何せ父である大元王が帰って来ると魔王陛下のご機嫌はすこぶる悪くなる。
彼の妻であるリールァ様が義父である大元王と大層仲が良い分、魔王陛下はその様子を見るのが酷く気に入らないらしい。
元々仲が良いとは言い違い親子なので仕方がないけれど緩衝材となるリールァ様は毎回大元王の悪戯に振り回され、そんな妻を見て激怒する魔王陛下を楽しむ父親という最悪な図が展開されるのだ。
「つい今し方だ。それより息子と可愛い義娘は執務室か?」
「えぇ、執務を終えたばかりですので恐らくは其方にいらっしゃるでしょう。……大元王、またお遊びをするのでしたら陛下とリールァ様に火の粉が降りかからぬものになさってください。」
「それではつまらぬではないか。」
陛下とよく似た顔でニヤリと笑う大元王に頭が痛くなってくる。
何故この人は己の息子に嫌われるであろうことを、ワザワザするのだろう。などという疑問は持つまい。この方は自身が楽しいと思えることならばどんな悪行でも笑顔でサラリとこなしてしまう人だ。

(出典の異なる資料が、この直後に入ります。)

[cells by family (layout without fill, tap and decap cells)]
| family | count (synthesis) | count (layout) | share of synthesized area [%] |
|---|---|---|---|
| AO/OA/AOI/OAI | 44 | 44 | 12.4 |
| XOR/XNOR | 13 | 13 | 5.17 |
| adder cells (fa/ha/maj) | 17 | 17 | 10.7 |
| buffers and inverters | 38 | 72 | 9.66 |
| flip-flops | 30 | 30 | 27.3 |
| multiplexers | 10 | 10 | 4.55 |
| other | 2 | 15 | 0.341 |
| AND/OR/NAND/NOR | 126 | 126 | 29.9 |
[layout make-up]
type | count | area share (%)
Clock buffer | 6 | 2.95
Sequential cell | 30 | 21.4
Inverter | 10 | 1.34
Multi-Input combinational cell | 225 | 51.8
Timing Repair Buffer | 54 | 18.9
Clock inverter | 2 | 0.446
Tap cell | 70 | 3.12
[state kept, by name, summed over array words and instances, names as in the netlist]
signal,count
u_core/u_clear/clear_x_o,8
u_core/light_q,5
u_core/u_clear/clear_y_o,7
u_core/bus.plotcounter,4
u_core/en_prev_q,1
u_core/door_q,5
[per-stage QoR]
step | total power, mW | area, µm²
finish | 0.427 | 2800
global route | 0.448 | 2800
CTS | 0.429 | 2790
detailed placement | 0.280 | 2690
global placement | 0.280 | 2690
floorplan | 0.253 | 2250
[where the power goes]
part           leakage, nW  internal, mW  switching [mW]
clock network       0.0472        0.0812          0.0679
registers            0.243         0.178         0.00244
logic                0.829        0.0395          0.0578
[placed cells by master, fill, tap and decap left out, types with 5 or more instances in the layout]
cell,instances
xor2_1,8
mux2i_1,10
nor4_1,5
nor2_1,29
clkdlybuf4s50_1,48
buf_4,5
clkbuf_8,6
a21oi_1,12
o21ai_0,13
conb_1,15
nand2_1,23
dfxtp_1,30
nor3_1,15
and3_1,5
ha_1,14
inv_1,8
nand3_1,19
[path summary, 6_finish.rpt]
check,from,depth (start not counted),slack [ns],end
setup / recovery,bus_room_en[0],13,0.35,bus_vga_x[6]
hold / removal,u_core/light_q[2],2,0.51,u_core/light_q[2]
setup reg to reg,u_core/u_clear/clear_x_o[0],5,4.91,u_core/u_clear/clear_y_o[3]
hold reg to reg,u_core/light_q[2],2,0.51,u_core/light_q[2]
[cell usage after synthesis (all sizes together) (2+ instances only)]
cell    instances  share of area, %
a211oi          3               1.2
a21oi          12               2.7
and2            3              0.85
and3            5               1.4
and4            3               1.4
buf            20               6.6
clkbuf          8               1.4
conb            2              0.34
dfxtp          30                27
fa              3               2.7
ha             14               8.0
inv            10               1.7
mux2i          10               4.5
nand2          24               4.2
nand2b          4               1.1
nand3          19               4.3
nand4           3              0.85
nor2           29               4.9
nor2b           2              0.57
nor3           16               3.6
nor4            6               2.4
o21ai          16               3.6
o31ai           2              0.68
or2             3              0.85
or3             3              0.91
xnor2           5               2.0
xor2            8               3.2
--- src/rtl/trace_buffer.sv ---
// rtl/trace_buffer.sv - PC/instruction trace capture with PC-match trigger and oldest-first readout
//
// Ports:
//   clk       : rising-edge clock
//   reset     : asynchronous active-low reset
//   arm       : pulse; clears the buffer and starts capture
//   en        : sample qualifier
//   pc_in     : core debug PC
//   instr_in  : core debug instruction
//   trig_en   : enables the PC-match trigger
//   trig_pc   : trigger PC value
//   rd        : readout handshake (rd_valid/rd_ready/rd_pc/rd_instr)
//   triggered : trigger has fired in the current capture
//   state     : IDLE=0, ARMED=1, POST=2, DONE=3
//   count     : number of valid entries
module trace_buffer
  import trace_pkg::*;
#(
  parameter int unsigned XLEN      = 32,
  parameter int unsigned DEPTH     = 16,
  parameter int unsigned POST_TRIG = 8
) (
  input  logic                   clk,
  input  logic                   reset,
  input  logic                   arm,
  input  logic                   en,
  input  logic [XLEN-1:0]        pc_in,
  input  logic [XLEN-1:0]        instr_in,
  input  logic                   trig_en,
  input  logic [XLEN-1:0]        trig_pc,
  trace_buffer_if.master         rd,
  output logic                   triggered,
  output logic [1:0]             state,
  output logic [$clog2(DEPTH):0] count
);

  localparam int unsigned PW = ptr_w(DEPTH);
  localparam int unsigned CW = $clog2(DEPTH) + 1;
  localparam int unsigned EW = entry_w(XLEN);
  localparam logic [CW-1:0] FULL = CW'(DEPTH);

  tr_state_e       state_q, state_d;
  logic [PW-1:0]   wr_ptr_q, wr_ptr_d;
  logic [PW-1:0]   rd_ptr_q, rd_ptr_d;
  logic [CW-1:0]   count_q, count_d;
  logic [CW-1:0]   post_cnt_q, post_cnt_d;
  logic            triggered_q, triggered_d;

  logic            capturing;
  logic            sample;
  logic            hit;
  logic            rd_valid_w;
  logic            rd_fire;
  logic [EW-1:0]   rdata;

  assign capturing  = (state_q == TR_ARMED) || (state_q == TR_POST);
  // arm pre-empts any write in the same cycle.
  assign sample     = capturing && en && !arm;
  assign hit        = (state_q == TR_ARMED) && en && trig_en && (pc_in == trig_pc);
  assign rd_valid_w = (state_q == TR_DONE) && (count_q != '0);
  assign rd_fire    = rd_valid_w && rd.rd_ready;

  always_ff @(posedge clk or negedge reset) begin
    if (!reset) begin
      state_q     <= TR_IDLE;
      wr_ptr_q    <= '0;
      rd_ptr_q    <= '0;
      count_q     <= '0;
      post_cnt_q  <= '0;
      triggered_q <= 1'b0;
    end else begin
      state_q     <= state_d;
      wr_ptr_q    <= wr_ptr_d;
      rd_ptr_q    <= rd_ptr_d;
      count_q     <= count_d;
      post_cnt_q  <= post_cnt_d;
      triggered_q <= triggered_d;
    end
  end

  always_comb begin
    state_d     = state_q;
    wr_ptr_d    = wr_ptr_q;
    rd_ptr_d    = rd_ptr_q;
    count_d     = count_q;
    post_cnt_d  = post_cnt_q;
    triggered_d = triggered_q;

    if (arm) begin
      state_d     = TR_ARMED;
      wr_ptr_d    = '0;
      count_d     = '0;
      triggered_d = 1'b0;
      post_cnt_d  = CW'(POST_TRIG);
    end else begin
      // Circular write; once full the oldest entry is overwritten.
      if (sample) begin
        wr_ptr_d = wr_ptr_q + PW'(1);
        if (count_q != FULL) begin
          count_d = count_q + CW'(1);
        end
      end

      unique case (state_q)
        TR_ARMED: begin
          if (hit) begin
            triggered_d = 1'b1;
            state_d     = (POST_TRIG == 0) ? TR_DONE : TR_POST;
          end
        end
        TR_POST: begin
          if (sample) begin
            post_cnt_d = post_cnt_q - CW'(1);
            if (post_cnt_q == CW'(1)) begin
              state_d = TR_DONE;
            end
          end
        end
        TR_DONE: begin
          if (rd_fire) begin
            rd_ptr_d = rd_ptr_q + PW'(1);
            count_d  = count_q - CW'(1);
            if (count_q == CW'(1)) begin
              state_d     = TR_IDLE;
              triggered_d = 1'b0;
            end
          end
        end
        default: begin
        end
      endcase

      // Point at the oldest entry on entry to DONE. When full, count's low
      // bits are zero, so this lands on wr_ptr, which is the oldest slot.
      if ((state_d == TR_DONE) && (state_q != TR_DONE)) begin
        rd_ptr_d = wr_ptr_d - count_d[PW-1:0];
      end
    end
  end

  trace_ram #(
    .DEPTH (DEPTH),
    .WIDTH (EW)
  ) u_ram (
    .clk   (clk),
    .we    (sample),
    .waddr (wr_ptr_q),
    .wdata ({pc_in, instr_in}),
    .raddr (rd_ptr_q),
    .rdata (rdata)
  );

  assign rd.rd_valid = rd_valid_w;
  assign rd.rd_pc    = rdata[EW-1:XLEN];
  assign rd.rd_instr = rdata[XLEN-1:0];
  assign triggered   = triggered_q;
  assign state       = state_q;
  assign count       = count_q;

endmodule
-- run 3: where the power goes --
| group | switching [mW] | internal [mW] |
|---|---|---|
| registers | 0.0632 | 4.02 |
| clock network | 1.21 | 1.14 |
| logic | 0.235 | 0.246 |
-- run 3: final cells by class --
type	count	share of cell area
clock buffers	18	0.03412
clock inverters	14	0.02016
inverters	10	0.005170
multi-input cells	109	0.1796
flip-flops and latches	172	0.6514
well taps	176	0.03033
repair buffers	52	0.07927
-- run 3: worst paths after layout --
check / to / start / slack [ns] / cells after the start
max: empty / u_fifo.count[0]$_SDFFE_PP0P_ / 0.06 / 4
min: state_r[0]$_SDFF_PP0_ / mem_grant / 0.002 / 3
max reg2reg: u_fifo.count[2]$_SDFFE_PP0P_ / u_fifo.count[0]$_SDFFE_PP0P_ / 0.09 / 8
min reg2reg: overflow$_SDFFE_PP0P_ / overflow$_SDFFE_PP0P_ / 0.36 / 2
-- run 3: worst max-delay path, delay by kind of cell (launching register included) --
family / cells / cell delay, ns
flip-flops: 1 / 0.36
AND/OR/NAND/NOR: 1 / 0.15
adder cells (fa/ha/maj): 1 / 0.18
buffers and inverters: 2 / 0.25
### src/rtl/exec_ctrl.sv
// Execution controller: gates a CPU's register-update enable for halt, free-run at a
// divided rate, single-step and CPU reset, with a sticky instruction-address breakpoint.
module exec_ctrl #(
    parameter int unsigned DIV_W = 8,
    parameter int unsigned CNT_W = 8
) (
    input  logic             i_clk,
    input  logic             i_reset,
    input  logic             i_cmd_run,
    input  logic             i_cmd_halt,
    input  logic             i_cmd_step,
    input  logic             i_cmd_reset,
    input  logic [DIV_W-1:0] i_rate_div,
    input  logic             i_bp_en,
    input  logic [3:0]       i_bp_addr,
    input  logic [3:0]       i_cpu_addr,
    output logic             o_cpu_en,
    output logic             o_cpu_rst,
    output logic [1:0]       o_state,
    output logic             o_bp_hit,
    output logic [CNT_W-1:0] o_instr_count
);

    typedef enum logic [1:0] {
        StHalt   = 2'd0,
        StRun    = 2'd1,
        StStep   = 2'd2,
        StCpuRst = 2'd3
    } state_t;

    state_t           r_state;
    logic             r_rst_cnt;
    logic [DIV_W-1:0] r_div_cnt;
    logic             r_skip_bp;
    logic             r_bp_hit;
    logic [CNT_W-1:0] r_instr_count;

    logic w_tick;
    logic w_bp_block;
    logic w_cpu_en;

    // >= compare so lowering rate_div below the running count ticks on the next cycle.
    assign w_tick     = (r_state == StRun) && (r_div_cnt >= i_rate_div);
    assign w_bp_block = w_tick && i_bp_en && (i_cpu_addr == i_bp_addr) && !r_skip_bp;
    assign w_cpu_en   = !i_reset && ((w_tick && !w_bp_block) || (r_state == StStep));

    assign o_cpu_en      = w_cpu_en;
    assign o_cpu_rst     = i_reset || (r_state == StCpuRst);
    assign o_state       = r_state;
    assign o_bp_hit      = r_bp_hit;
    assign o_instr_count = r_instr_count;

    always_ff @(posedge i_clk) begin
        if (i_reset || i_cmd_reset) begin
            r_state       <= StCpuRst;
            r_rst_cnt     <= 1'b0;
            r_div_cnt     <= '0;
            r_skip_bp     <= 1'b0;
            r_bp_hit      <= 1'b0;
            r_instr_count <= '0;
        end else begin
            if (w_cpu_en && (r_instr_count != {CNT_W{1'b1}})) begin
                r_instr_count <= r_instr_count + 1'b1;
            end
            unique case (r_state)
                StHalt: begin
                    if (i_cmd_halt) begin
                        r_state <= StHalt;
                    end else if (i_cmd_run) begin
                        r_state   <= StRun;
                        r_div_cnt <= '0;
                        r_skip_bp <= 1'b1;
                        r_bp_hit  <= 1'b0;
                    end else if (i_cmd_step) begin
                        r_state  <= StStep;
                        r_bp_hit <= 1'b0;
                    end
                end
                StRun: begin
                    r_div_cnt <= w_tick ? '0 : r_div_cnt + 1'b1;
                    if (w_cpu_en) begin
                        r_skip_bp <= 1'b0;
                    end
                    if (w_bp_block) begin
                        r_bp_hit <= 1'b1;
                    end
                    if (w_bp_block || i_cmd_halt) begin
                        r_state <= StHalt;
                    end
                end
                StStep: begin
                    r_state <= StHalt;
                end
                StCpuRst: begin
                    // Two cycles of CPU reset: count 0 then 1, then release to HALT.
                    if (r_rst_cnt) begin
                        r_state <= StHalt;
                    end
                    r_rst_cnt <= 1'b1;
                end
            endcase
        end
    end

endmodule
### config.mk
export PLATFORM = sky130hd
export DESIGN_NAME = exec_ctrl
export DESIGN_NICKNAME = d
export VERILOG_FILES = /design/src/rtl/exec_ctrl.sv
export SDC_FILE = /design/constraint.sdc
export NUM_CORES = 1
export LEC_CHECK = 0
export CELL_PAD_IN_SITES_DETAIL_PLACEMENT = 1
export CELL_PAD_IN_SITES_GLOBAL_PLACEMENT = 2
export CORE_ASPECT_RATIO = 0.5
export CORE_UTILIZATION = 27
export CTS_CLUSTER_DIAMETER = 120
export DETAILED_ROUTE_END_ITERATION = 8
export GPL_TIMING_DRIVEN = 0
export PLACE_DENSITY = 0.89
export SYNTH_ARGS = -nofsm -noshare
export SYNTH_HDL_FRONTEND = slang
export SYNTH_SLANG_ARGS = --single-unit
### constraint.sdc
create_clock -name i_clk -period 2.6 [get_ports i_clk]
set_input_delay 0.65 -clock i_clk [delete_from_list [all_inputs] [get_ports i_clk]]
set_output_delay 0.65 -clock i_clk [all_outputs]
set_load 0.02 [all_outputs]
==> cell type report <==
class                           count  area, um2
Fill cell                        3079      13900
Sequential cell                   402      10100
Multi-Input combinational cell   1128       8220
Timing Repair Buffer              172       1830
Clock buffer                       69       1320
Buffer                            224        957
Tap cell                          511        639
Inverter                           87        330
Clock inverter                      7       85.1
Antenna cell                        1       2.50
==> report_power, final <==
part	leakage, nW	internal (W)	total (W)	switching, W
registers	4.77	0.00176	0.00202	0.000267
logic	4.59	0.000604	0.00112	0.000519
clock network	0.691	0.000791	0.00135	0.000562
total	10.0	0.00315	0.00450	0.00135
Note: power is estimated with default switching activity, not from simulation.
## src/rtl/imem_boot_fetch_ctrl.sv

```systemverilog
// Boot/fetch sequencer for a single-port instruction RAM: zero-fill, stream-load
// a program image, then serve byte-addressed fetches with one-cycle latency.
module imem_boot_fetch_ctrl #(
  parameter int unsigned DEPTH    = 64,
  parameter int unsigned ADDR_W   = 6,
  parameter logic [31:0] NOP_WORD = 32'h0000_0013
) (
  input  logic              clk,
  input  logic              reset,
  input  logic              ld_valid,
  output logic              ld_ready,
  input  logic [31:0]       ld_data,
  input  logic              ld_last,
  input  logic              reload,
  input  logic              fetch_req,
  input  logic [31:0]       fetch_addr,
  output logic              fetch_ready,
  output logic              fetch_valid,
  output logic [31:0]       fetch_instr,
  output logic              fetch_err,
  output logic              boot_done,
  output logic              mem_en,
  output logic              mem_we,
  output logic [ADDR_W-1:0] mem_addr,
  output logic [31:0]       mem_wdata,
  input  logic [31:0]       mem_rdata
);

  typedef enum logic [1:0] {
    ST_CLEAR,
    ST_LOAD,
    ST_RUN
  } state_t;

  localparam logic [ADDR_W-1:0] LAST_ADDR = ADDR_W'(DEPTH - 1);

  state_t            state_q, state_d;
  logic [ADDR_W-1:0] clr_ptr_q, clr_ptr_d;
  logic [ADDR_W-1:0] ld_ptr_q, ld_ptr_d;
  logic              rsp_valid_q, rsp_valid_d;
  logic              rsp_err_q, rsp_err_d;
  logic [31:0]       instr_hold_q;
  logic [31:0]       rsp_instr;
  logic [29:0]       fetch_word;
  logic              fetch_legal;

  assign fetch_word  = fetch_addr[31:2];
  assign fetch_legal = (fetch_addr[1:0] == 2'b00) && ({2'b00, fetch_word} < DEPTH);

  always_comb begin
    // NOTE: every output and next-state signal gets a default first so no path leaves one unassigned (no latches).
    state_d     = state_q;
    clr_ptr_d   = clr_ptr_q;
    ld_ptr_d    = ld_ptr_q;
    rsp_valid_d = 1'b0;
    rsp_err_d   = 1'b0;
    ld_ready    = 1'b0;
    fetch_ready = 1'b0;
    boot_done   = 1'b0;
    mem_en      = 1'b0;
    mem_we      = 1'b0;
    mem_addr    = '0;
    mem_wdata   = '0;

    unique case (state_q)
      ST_CLEAR: begin
        mem_en    = 1'b1;
        mem_we    = 1'b1;
        mem_addr  = clr_ptr_q;
        clr_ptr_d = clr_ptr_q + ADDR_W'(1);
        if (clr_ptr_q == LAST_ADDR) begin
          clr_ptr_d = '0;
          state_d   = ST_LOAD;
        end
      end
      ST_LOAD: begin
        ld_ready = 1'b1;
        if (ld_valid) begin
          mem_en    = 1'b1;
          mem_we    = 1'b1;
          mem_addr  = ld_ptr_q;
          mem_wdata = ld_data;
          ld_ptr_d  = ld_ptr_q + ADDR_W'(1);
          // The image ends on ld_last or when the array is full, whichever first.
          if (ld_last || (ld_ptr_q == LAST_ADDR)) state_d = ST_RUN;
        end
      end
      ST_RUN: begin
        boot_done   = 1'b1;
        fetch_ready = 1'b1;
        if (fetch_req) begin
          rsp_valid_d = 1'b1;
          rsp_err_d   = !fetch_legal;
          if (fetch_legal) begin
            mem_en   = 1'b1;
            mem_addr = fetch_addr[ADDR_W+1:2];
          end
        end
        // A fetch accepted alongside reload still answers in the first LOAD cycle.
        if (reload) begin
          state_d  = ST_LOAD;
          ld_ptr_d = '0;
        end
      end
      default: state_d = ST_CLEAR;
    endcase

    // NOTE: reset is synchronous, so the outputs are forced quiet combinationally while it is held.
    if (!reset) begin
      ld_ready    = 1'b0;
      fetch_ready = 1'b0;
      boot_done   = 1'b0;
      mem_en      = 1'b0;
      mem_we      = 1'b0;
      mem_addr    = '0;
      mem_wdata   = '0;
    end
  end

  assign rsp_instr   = rsp_err_q ? NOP_WORD : mem_rdata;
  assign fetch_valid = reset && rsp_valid_q;
  assign fetch_err   = reset && rsp_valid_q && rsp_err_q;
  assign fetch_instr = !reset     ? 32'h0 :
                       rsp_valid_q ? rsp_instr : instr_hold_q;

  always_ff @(posedge clk) begin
    // NOTE: sequential state uses non-blocking assignments so all registers update from pre-edge values.
    if (!reset) begin
      state_q      <= ST_CLEAR;
      clr_ptr_q    <= '0;
      ld_ptr_q     <= '0;
      rsp_valid_q  <= 1'b0;
      rsp_err_q    <= 1'b0;
      instr_hold_q <= '0;
    end else begin
      state_q     <= state_d;
      clr_ptr_q   <= clr_ptr_d;
      ld_ptr_q    <= ld_ptr_d;
      rsp_valid_q <= rsp_valid_d;
      rsp_err_q   <= rsp_err_d;
      if (rsp_valid_q) instr_hold_q <= rsp_instr;
    end
  end

endmodule

```
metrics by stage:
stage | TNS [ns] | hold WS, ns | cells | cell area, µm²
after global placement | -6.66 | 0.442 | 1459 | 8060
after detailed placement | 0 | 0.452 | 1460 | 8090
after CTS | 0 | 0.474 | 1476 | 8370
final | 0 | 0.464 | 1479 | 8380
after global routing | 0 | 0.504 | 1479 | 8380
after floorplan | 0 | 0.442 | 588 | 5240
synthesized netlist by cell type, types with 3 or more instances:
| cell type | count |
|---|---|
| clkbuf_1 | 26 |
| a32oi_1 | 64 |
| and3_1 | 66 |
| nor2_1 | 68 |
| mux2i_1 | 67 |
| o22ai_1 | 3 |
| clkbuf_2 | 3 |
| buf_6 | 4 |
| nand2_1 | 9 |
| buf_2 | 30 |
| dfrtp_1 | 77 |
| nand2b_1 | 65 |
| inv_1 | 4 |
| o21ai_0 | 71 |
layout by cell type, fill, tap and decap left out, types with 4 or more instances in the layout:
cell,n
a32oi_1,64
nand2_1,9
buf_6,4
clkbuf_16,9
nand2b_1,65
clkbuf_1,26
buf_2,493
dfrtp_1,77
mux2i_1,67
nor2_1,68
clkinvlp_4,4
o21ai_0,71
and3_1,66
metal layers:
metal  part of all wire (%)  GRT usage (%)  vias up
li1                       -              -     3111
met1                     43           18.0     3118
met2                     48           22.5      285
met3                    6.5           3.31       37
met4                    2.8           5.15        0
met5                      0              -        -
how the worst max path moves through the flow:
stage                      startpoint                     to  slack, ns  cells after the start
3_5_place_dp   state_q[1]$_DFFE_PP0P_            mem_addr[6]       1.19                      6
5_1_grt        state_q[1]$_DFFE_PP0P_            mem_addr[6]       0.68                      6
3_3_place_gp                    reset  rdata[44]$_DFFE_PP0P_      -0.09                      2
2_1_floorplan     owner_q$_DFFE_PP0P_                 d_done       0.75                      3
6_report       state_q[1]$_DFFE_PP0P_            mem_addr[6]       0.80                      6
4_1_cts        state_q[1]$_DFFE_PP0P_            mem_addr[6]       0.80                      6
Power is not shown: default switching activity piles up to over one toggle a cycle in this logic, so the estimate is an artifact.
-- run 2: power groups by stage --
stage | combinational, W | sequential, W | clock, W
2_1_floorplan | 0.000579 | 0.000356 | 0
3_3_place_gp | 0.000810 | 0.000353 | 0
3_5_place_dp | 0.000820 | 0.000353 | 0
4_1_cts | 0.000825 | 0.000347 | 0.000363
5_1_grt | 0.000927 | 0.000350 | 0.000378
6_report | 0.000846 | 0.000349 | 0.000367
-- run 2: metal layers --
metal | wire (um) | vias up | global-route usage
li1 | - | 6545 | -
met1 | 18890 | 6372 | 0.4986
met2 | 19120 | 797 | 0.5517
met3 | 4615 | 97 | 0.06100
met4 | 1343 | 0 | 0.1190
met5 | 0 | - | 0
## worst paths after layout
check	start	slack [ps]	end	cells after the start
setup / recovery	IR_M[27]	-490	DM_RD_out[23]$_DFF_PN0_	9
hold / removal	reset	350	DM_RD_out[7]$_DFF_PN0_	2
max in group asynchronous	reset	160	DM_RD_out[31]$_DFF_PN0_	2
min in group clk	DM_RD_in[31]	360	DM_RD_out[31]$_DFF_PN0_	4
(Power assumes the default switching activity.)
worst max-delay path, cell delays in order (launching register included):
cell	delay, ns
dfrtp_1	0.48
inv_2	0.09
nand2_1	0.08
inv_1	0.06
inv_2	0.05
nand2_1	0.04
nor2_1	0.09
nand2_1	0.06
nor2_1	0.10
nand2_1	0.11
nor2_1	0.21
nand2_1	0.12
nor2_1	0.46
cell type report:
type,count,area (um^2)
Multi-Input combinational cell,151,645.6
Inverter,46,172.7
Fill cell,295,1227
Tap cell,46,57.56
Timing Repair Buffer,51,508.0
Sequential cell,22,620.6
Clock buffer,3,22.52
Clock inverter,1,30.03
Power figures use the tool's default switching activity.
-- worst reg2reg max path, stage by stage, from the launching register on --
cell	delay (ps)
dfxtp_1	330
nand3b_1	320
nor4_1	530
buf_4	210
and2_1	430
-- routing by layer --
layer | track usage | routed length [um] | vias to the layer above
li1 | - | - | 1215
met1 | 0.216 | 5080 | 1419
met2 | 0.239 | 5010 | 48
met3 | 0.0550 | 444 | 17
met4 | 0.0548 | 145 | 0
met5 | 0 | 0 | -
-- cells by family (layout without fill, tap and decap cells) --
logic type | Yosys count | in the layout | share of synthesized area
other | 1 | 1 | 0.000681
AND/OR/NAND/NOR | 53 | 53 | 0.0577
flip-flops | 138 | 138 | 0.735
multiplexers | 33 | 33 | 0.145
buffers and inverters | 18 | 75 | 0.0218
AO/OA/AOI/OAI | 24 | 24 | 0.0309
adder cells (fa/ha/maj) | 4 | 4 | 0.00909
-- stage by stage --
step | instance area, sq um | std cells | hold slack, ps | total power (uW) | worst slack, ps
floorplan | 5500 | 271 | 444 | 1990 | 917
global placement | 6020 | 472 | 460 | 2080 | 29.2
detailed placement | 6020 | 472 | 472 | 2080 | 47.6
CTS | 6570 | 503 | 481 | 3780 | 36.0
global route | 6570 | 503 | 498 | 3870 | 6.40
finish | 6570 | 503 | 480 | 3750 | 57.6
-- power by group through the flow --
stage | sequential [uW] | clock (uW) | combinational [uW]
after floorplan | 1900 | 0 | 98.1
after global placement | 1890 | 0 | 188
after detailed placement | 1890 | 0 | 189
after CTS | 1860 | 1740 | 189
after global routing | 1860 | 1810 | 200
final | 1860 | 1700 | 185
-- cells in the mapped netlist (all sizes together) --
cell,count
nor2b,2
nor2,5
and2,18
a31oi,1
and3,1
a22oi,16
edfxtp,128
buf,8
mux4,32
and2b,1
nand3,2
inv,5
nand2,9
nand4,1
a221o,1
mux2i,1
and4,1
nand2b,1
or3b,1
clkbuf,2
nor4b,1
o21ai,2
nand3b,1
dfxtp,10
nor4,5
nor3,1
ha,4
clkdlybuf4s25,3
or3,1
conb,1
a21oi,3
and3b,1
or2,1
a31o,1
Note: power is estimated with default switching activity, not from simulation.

何やら鳥の羽根だかよく分からぬ仮面やらが詰め込まれた布袋を片手に愉快そうな笑みを浮べて執務室の方へ行ってしまった。
きっとこれから魔王陛下とリールァ様はセオフィラス様の悪戯の対象になるだろう。
鼻唄でも聞こえてきそうな背中を見送り、もう一度、肺の中身がなくなるほど溜め息を吐き出した。